Your output should consist of the data, copied exactly.

----- Extracted records -----

**config.mk**
```make
export PLATFORM = sky130hd
export DESIGN_NAME = spo_top
export DESIGN_NICKNAME = d
export VERILOG_FILES = /design/src/pkg/spo_pkg.sv /design/src/pkg/spo_trip_if.sv /design/src/hdl/spo_tick.sv /design/src/hdl/spo_trip.sv /design/src/hdl/spo_top.sv
export SDC_FILE = /design/constraint.sdc
export NUM_CORES = 1
export LEC_CHECK = 0
export BUFFER_PORTS_ARGS = -buffer_cell sky130_fd_sc_hd__clkbuf_2
export CAP_MARGIN = 20
export CORE_MARGIN = 5
export CORE_UTILIZATION = 50
export DETAILED_ROUTE_END_ITERATION = 8
export GPL_ROUTABILITY_DRIVEN = 0
export PLACE_DENSITY_LB_ADDON = 0.3
export SYNTH_ARGS = -nofsm -noshare
export SYNTH_HDL_FRONTEND = slang
export SYNTH_SLANG_ARGS = --single-unit
```
**constraint.sdc**
```tcl
create_clock -name mclk_i -period 21 [get_ports mclk_i]
set_clock_uncertainty 0.05 [all_clocks]
set_input_delay 2.1 -clock mclk_i [delete_from_list [all_inputs] [get_ports mclk_i]]
set_output_delay 2.1 -clock mclk_i [all_outputs]
set_load 0.1 [all_outputs]
```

-----

Answer for this exercise —
**config.mk**
```make
export PLATFORM = sky130hd
export DESIGN_NAME = spo_top
export DESIGN_NICKNAME = d
export VERILOG_FILES = /design/src/pkg/spo_pkg.sv /design/src/pkg/spo_trip_if.sv /design/src/hdl/spo_tick.sv /design/src/hdl/spo_trip.sv /design/src/hdl/spo_top.sv
export SDC_FILE = /design/constraint.sdc
export NUM_CORES = 1
export LEC_CHECK = 0
export BUFFER_PORTS_ARGS = -buffer_cell sky130_fd_sc_hd__clkbuf_2
export CAP_MARGIN = 20
export CORE_MARGIN = 5
export CORE_UTILIZATION = 50
export DETAILED_ROUTE_END_ITERATION = 8
export GPL_ROUTABILITY_DRIVEN = 0
export PLACE_DENSITY_LB_ADDON = 0.3
export SYNTH_ARGS = -nofsm -noshare
export SYNTH_HDL_FRONTEND = slang
export SYNTH_SLANG_ARGS = --single-unit
```
**constraint.sdc**
```tcl
create_clock -name mclk_i -period 21 [get_ports mclk_i]
set_clock_uncertainty 0.05 [all_clocks]
set_input_delay 2.1 -clock mclk_i [delete_from_list [all_inputs] [get_ports mclk_i]]
set_output_delay 2.1 -clock mclk_i [all_outputs]
set_load 0.1 [all_outputs]
```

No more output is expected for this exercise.